→ **Task goal**
Within the entries below, find each line containing the word "ends" and copy it.

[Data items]
__________

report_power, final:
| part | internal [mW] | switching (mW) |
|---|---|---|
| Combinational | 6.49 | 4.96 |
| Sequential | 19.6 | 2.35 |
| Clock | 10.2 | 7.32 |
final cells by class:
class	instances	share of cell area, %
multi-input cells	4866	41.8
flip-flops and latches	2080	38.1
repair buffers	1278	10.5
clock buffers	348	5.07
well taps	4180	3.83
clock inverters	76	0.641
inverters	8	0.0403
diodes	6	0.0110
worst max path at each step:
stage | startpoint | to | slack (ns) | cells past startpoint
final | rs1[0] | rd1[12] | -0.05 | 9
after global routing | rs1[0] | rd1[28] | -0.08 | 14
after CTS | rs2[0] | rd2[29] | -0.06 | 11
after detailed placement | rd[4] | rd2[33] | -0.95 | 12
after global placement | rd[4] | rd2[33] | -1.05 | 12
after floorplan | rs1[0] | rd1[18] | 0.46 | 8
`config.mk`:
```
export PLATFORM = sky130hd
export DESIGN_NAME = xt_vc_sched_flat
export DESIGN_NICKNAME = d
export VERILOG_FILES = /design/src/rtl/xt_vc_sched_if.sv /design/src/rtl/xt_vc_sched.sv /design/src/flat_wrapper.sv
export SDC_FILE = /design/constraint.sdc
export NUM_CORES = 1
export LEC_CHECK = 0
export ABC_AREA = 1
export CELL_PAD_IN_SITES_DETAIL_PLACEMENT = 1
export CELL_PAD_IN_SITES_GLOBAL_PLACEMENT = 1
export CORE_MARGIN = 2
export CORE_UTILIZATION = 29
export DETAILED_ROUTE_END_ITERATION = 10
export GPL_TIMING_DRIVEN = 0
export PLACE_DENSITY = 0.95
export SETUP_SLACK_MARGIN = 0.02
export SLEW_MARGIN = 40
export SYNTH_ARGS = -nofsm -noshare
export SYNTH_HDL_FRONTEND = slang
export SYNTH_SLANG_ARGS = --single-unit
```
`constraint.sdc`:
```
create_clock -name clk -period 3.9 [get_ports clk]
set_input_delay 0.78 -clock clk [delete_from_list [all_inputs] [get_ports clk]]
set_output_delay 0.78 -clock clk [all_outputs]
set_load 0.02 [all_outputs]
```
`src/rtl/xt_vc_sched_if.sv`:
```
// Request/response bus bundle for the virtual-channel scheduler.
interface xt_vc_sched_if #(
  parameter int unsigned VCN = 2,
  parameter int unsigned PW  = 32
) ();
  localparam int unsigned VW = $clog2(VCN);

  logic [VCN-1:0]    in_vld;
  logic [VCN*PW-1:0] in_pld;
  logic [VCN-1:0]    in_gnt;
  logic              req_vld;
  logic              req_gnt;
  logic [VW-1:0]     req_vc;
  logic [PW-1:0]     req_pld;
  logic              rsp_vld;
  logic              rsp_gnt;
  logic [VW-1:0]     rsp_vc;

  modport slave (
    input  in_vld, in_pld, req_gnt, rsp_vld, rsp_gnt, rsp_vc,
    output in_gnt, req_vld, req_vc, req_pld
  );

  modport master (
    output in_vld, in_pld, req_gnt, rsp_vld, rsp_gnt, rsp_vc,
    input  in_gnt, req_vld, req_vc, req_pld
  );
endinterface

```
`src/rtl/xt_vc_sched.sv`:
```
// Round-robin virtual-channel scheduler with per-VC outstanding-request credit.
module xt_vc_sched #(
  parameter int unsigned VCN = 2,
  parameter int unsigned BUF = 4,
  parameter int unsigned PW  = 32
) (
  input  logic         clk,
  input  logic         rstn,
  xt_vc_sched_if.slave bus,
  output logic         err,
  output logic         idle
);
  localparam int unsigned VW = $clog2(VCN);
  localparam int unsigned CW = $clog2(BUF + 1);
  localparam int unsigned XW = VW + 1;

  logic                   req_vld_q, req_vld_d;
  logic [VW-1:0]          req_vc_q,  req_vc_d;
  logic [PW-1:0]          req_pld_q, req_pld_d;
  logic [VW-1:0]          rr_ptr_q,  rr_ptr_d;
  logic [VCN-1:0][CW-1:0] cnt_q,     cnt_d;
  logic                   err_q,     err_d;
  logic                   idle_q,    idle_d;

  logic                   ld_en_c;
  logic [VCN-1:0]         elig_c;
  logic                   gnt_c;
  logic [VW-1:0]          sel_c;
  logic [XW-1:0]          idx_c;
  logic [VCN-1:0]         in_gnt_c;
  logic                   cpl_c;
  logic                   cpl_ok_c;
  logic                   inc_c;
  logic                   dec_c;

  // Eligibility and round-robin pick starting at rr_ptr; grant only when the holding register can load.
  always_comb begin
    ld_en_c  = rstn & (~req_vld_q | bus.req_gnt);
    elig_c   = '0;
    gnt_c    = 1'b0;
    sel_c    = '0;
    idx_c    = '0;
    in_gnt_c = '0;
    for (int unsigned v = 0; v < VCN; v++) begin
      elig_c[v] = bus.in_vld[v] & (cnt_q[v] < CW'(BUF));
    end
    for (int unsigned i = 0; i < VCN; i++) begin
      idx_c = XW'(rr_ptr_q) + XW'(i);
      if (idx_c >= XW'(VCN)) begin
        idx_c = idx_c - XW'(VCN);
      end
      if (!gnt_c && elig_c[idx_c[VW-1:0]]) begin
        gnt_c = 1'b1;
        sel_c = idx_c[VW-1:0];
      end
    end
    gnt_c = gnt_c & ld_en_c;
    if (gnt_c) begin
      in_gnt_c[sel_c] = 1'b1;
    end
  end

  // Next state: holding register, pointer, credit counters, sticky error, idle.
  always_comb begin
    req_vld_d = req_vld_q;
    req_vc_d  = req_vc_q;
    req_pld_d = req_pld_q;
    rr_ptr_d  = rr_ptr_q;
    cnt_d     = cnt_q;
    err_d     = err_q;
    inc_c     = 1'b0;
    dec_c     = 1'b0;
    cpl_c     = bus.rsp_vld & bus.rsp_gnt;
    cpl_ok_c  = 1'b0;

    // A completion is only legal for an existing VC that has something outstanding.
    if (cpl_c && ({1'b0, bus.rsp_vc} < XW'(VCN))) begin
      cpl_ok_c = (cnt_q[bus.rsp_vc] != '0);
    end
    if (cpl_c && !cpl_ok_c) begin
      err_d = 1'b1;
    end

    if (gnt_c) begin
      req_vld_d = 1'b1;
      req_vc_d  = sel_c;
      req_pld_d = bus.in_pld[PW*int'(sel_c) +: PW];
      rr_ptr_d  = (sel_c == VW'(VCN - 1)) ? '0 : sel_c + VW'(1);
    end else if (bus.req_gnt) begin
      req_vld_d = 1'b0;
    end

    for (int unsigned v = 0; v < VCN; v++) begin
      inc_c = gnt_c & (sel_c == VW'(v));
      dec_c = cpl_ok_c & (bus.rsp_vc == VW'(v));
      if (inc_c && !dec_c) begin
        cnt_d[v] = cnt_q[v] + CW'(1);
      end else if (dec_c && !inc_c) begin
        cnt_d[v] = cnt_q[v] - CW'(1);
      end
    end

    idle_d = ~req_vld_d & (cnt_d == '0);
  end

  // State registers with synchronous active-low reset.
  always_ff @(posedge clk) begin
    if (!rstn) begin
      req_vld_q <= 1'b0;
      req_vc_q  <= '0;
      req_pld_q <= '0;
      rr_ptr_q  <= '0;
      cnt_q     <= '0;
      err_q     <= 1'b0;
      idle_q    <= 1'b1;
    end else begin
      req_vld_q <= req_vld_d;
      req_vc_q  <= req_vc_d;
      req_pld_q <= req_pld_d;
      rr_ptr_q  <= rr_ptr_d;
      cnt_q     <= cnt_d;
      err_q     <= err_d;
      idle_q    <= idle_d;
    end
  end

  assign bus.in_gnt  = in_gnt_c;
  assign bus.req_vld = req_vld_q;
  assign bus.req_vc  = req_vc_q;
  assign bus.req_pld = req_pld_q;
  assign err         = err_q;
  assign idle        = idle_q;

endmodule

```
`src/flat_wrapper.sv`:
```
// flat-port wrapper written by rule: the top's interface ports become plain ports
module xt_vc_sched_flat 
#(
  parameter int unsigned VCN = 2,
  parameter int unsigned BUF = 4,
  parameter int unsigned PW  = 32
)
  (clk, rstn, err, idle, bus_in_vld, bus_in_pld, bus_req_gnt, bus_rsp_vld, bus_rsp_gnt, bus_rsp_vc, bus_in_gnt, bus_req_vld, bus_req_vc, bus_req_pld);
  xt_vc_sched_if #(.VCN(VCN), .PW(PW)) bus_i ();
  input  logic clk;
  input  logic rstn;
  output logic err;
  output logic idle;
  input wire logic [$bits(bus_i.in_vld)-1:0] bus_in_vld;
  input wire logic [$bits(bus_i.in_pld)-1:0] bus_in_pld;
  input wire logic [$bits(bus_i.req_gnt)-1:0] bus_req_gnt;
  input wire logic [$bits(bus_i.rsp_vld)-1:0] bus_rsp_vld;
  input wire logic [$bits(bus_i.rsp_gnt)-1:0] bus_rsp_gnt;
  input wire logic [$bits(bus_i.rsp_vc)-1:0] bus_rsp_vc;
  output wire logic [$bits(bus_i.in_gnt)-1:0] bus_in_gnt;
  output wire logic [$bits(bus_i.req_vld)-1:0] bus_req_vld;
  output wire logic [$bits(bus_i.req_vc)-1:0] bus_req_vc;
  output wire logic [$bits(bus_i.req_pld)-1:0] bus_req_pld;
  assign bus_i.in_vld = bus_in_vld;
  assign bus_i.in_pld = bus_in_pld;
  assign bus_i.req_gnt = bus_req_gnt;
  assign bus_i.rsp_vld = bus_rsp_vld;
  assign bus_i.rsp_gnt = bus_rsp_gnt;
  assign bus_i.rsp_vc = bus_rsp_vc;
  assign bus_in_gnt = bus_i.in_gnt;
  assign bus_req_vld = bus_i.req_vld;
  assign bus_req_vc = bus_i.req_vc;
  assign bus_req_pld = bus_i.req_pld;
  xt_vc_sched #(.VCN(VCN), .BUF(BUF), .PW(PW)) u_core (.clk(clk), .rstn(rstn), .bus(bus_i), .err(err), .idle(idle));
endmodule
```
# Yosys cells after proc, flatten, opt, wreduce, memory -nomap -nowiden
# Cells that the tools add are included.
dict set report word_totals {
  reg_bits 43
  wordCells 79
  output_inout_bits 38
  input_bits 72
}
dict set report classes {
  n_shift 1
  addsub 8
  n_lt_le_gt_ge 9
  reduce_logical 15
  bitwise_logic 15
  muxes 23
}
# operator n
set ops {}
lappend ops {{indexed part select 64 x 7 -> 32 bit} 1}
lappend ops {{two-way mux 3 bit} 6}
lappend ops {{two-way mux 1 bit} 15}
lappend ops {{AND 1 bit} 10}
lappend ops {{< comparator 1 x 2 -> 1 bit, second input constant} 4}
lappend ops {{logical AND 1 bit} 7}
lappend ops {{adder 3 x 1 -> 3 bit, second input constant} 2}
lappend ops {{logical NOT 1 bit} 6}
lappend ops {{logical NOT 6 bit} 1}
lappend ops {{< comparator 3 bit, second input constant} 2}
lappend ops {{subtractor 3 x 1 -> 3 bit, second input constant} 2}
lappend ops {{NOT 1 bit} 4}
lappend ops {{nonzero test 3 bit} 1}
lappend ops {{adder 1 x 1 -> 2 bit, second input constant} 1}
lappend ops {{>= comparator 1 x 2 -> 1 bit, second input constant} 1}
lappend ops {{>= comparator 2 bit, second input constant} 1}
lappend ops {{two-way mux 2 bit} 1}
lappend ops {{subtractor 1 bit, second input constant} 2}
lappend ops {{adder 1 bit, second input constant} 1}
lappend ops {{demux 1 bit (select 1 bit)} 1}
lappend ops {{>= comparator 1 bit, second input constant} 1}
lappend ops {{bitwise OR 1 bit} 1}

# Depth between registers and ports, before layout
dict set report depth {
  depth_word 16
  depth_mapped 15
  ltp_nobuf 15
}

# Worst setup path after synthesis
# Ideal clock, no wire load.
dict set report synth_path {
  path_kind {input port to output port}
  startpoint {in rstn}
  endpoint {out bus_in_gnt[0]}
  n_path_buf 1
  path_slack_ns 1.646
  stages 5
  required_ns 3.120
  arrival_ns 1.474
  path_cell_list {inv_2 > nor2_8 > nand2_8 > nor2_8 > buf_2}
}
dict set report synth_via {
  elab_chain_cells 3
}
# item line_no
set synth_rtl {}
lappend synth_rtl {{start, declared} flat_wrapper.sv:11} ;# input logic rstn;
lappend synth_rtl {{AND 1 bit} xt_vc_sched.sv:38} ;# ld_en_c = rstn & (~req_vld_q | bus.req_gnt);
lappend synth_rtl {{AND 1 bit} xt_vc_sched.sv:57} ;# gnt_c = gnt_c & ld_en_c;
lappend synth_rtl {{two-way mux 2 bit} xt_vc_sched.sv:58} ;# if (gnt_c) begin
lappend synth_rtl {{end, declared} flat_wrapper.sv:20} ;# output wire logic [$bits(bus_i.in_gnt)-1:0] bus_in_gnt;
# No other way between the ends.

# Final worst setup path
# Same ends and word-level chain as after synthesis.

__________

→ **Result**
# No other way between the ends.
# Same ends and word-level chain as after synthesis.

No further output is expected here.